> **The task**
Within the listing below, locate all lines containing the word "config". Copy each one.

> **Records to use**
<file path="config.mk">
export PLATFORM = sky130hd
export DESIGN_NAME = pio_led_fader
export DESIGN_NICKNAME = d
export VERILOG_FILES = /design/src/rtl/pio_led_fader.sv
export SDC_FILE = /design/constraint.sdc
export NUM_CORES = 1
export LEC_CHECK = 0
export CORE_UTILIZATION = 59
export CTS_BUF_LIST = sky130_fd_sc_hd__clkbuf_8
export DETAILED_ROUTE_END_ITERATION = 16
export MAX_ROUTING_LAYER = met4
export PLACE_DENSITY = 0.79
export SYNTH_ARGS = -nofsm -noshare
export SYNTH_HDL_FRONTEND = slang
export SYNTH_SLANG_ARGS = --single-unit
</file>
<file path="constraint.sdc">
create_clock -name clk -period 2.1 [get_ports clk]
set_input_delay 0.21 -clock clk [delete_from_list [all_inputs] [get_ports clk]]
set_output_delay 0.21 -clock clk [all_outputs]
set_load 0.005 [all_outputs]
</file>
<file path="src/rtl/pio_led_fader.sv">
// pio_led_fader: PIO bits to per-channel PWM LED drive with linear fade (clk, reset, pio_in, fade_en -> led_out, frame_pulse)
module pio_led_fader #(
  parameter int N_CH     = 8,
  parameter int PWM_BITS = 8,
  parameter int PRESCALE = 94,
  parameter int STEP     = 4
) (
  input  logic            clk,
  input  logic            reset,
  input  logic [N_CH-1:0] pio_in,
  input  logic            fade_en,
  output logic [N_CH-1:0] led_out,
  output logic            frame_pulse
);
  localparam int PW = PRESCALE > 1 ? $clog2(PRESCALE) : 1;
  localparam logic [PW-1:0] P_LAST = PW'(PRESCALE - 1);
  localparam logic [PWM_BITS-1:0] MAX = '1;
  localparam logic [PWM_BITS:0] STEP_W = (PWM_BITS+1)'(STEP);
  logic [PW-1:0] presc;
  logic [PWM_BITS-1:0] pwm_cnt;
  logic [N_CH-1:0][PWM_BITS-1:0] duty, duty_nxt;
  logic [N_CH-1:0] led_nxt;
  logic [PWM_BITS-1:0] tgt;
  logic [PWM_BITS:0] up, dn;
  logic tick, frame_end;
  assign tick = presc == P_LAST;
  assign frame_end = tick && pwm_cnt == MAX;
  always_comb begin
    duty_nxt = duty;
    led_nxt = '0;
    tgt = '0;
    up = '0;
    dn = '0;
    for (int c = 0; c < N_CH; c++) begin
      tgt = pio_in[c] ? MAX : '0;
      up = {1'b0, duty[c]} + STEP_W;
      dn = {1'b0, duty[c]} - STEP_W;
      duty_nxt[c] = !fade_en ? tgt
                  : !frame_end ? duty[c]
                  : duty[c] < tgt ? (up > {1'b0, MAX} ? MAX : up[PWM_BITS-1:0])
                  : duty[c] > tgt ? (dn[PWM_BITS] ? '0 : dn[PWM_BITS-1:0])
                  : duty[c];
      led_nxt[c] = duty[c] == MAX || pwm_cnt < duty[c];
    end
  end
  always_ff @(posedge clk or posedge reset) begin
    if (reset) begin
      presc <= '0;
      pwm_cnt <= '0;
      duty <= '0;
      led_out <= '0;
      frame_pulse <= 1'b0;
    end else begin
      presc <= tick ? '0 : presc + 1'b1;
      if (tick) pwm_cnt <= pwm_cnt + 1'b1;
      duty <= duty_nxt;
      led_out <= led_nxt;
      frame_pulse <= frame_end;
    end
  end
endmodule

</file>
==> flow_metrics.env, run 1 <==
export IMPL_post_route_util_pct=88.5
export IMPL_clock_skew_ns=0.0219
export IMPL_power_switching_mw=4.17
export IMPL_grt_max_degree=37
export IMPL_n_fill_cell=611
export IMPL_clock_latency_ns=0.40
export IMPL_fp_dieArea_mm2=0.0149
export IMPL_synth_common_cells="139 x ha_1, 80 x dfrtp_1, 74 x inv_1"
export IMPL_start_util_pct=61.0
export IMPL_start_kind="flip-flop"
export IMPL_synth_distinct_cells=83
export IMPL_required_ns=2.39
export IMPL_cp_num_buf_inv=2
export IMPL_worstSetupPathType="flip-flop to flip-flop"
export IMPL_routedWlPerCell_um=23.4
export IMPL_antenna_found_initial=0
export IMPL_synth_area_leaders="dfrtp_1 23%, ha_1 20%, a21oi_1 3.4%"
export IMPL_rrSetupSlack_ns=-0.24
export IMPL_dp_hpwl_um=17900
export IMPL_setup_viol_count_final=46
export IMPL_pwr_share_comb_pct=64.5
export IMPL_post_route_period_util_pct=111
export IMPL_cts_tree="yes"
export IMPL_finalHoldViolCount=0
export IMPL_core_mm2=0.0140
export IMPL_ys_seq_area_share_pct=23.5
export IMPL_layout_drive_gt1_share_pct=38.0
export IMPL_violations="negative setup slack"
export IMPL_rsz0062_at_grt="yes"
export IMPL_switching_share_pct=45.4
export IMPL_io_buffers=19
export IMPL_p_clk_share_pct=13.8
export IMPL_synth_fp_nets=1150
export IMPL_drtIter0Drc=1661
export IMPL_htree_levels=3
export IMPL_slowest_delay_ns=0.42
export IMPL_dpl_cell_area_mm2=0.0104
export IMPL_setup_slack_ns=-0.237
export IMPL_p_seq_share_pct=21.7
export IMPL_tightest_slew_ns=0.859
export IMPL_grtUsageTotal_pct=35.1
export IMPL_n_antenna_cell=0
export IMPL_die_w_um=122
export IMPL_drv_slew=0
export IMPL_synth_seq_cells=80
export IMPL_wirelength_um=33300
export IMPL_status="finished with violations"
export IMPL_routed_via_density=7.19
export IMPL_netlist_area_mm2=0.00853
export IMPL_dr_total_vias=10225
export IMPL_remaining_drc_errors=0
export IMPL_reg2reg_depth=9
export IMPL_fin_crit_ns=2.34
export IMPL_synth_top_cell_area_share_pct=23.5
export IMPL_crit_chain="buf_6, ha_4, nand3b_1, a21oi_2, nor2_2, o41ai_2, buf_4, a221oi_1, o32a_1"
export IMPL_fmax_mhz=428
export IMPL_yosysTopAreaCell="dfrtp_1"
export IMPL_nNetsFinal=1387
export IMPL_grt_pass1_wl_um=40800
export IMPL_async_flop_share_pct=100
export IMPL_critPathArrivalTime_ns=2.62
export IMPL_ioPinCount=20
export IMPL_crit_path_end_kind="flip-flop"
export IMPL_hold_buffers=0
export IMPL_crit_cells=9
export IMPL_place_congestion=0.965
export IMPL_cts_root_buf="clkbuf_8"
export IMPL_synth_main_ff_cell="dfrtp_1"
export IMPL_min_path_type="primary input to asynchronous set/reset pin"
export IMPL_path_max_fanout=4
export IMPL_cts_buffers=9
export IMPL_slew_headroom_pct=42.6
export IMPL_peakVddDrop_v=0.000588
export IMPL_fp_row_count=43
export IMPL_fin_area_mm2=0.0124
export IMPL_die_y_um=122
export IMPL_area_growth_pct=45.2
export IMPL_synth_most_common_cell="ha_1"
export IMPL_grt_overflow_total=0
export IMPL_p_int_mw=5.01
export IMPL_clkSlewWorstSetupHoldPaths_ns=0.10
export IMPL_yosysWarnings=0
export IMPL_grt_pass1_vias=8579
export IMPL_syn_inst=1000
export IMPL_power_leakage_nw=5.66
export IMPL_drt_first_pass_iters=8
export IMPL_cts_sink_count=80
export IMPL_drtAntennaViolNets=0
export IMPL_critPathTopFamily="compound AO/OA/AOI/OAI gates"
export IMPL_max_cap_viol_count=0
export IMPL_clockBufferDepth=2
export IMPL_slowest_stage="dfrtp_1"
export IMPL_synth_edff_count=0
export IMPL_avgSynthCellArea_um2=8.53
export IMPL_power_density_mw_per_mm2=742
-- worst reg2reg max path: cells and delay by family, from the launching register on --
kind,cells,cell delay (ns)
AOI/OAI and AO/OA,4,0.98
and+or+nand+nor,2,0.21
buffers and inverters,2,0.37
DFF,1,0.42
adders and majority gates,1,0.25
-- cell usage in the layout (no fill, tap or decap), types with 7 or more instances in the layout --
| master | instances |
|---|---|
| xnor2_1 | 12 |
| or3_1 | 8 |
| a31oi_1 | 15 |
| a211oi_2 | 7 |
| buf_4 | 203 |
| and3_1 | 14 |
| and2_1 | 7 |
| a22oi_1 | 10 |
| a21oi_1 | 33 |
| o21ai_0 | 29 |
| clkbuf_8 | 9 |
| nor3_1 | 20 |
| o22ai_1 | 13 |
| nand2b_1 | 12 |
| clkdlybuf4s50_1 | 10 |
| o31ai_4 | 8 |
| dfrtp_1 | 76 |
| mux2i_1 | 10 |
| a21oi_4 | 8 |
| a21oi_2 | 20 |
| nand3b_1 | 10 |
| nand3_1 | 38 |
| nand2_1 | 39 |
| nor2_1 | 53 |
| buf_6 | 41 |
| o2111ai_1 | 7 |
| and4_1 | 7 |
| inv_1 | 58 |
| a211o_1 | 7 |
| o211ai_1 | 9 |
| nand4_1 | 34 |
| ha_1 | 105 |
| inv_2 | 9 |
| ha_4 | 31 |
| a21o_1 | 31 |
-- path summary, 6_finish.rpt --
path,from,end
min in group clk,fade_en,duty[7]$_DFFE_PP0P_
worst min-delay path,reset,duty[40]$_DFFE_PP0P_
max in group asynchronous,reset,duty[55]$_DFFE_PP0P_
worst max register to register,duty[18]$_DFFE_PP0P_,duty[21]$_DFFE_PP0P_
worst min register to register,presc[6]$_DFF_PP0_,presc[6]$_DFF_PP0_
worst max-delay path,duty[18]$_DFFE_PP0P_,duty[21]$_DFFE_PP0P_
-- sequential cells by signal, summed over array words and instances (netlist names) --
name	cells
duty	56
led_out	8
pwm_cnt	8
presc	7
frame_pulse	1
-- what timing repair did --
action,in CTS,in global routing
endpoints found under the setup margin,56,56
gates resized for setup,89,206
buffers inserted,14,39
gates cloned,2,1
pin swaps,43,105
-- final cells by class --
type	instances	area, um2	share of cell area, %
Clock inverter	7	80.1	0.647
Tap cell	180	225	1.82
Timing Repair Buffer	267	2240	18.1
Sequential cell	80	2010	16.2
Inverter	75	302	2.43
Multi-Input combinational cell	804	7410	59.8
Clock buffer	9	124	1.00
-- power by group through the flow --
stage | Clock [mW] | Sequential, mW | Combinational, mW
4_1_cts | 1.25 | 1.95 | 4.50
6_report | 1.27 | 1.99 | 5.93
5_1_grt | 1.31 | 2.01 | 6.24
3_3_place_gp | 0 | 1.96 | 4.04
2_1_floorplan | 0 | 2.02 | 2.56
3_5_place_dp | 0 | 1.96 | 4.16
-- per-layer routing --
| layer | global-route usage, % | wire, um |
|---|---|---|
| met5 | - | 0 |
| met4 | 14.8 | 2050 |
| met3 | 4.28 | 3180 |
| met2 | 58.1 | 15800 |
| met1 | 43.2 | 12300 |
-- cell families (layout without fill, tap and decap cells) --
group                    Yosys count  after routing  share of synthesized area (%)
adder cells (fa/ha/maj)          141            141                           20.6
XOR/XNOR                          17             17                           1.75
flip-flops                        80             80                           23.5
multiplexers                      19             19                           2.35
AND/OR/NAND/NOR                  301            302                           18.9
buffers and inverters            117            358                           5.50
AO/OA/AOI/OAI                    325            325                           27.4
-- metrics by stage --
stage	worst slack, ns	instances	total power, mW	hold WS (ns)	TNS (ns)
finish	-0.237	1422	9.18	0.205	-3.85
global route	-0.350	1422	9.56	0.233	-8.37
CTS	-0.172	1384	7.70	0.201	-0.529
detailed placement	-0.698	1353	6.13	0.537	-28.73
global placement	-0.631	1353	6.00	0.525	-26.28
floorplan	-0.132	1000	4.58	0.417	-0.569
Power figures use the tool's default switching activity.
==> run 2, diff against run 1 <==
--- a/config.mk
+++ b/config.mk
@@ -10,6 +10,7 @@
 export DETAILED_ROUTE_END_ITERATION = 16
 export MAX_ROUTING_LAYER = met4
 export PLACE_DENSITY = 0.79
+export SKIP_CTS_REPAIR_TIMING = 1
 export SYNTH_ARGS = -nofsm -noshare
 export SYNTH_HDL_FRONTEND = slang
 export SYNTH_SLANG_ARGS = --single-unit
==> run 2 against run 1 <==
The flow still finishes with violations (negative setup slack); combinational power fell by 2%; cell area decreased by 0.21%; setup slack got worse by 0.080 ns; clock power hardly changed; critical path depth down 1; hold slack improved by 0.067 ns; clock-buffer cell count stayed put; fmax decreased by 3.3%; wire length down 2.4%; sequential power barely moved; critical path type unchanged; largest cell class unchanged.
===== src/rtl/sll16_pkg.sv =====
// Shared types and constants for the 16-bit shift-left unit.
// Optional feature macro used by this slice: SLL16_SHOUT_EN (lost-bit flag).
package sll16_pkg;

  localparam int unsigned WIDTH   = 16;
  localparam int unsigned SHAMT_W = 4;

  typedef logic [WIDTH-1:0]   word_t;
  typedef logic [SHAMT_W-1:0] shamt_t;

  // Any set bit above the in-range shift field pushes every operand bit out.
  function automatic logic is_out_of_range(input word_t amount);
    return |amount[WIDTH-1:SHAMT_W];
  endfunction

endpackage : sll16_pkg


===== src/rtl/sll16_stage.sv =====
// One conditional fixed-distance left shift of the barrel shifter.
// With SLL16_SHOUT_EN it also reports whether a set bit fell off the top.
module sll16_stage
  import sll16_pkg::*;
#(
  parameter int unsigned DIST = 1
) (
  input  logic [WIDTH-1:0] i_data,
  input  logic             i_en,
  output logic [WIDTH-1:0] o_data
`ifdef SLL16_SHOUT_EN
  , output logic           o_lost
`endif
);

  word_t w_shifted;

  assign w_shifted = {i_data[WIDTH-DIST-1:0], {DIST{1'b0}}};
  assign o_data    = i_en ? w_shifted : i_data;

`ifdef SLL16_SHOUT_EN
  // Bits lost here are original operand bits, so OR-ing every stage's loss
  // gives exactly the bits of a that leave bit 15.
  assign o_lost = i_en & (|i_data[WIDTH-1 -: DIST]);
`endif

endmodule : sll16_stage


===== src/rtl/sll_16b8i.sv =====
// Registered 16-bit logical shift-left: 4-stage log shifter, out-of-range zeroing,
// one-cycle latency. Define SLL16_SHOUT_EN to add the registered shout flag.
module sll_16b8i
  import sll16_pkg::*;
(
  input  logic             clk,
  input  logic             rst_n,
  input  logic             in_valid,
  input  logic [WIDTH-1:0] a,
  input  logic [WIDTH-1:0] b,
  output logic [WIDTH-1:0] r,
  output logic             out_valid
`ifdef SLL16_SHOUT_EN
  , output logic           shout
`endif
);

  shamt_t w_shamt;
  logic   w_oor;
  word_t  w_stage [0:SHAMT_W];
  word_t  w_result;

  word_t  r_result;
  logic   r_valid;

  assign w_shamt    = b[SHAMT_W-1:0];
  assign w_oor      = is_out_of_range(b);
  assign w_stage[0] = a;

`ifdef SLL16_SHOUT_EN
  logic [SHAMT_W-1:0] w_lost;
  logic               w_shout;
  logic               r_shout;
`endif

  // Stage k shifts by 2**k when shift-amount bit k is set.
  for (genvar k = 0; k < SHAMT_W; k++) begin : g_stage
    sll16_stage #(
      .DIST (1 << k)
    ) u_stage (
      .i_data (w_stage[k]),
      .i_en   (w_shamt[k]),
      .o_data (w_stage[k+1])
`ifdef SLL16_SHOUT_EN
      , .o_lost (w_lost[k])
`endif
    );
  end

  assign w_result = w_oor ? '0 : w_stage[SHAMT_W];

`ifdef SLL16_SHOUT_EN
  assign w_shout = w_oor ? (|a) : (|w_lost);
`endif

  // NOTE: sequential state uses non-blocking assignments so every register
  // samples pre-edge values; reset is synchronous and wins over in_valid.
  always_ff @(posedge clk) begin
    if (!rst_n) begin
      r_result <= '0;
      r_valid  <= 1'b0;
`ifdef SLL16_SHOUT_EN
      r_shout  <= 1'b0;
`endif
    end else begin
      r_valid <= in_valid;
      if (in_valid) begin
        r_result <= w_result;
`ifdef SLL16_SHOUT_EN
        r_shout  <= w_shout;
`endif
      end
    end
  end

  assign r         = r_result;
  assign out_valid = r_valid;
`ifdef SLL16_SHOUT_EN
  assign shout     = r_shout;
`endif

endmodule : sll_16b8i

> **Result below**
<file path="config.mk">
--- a/config.mk
+++ b/config.mk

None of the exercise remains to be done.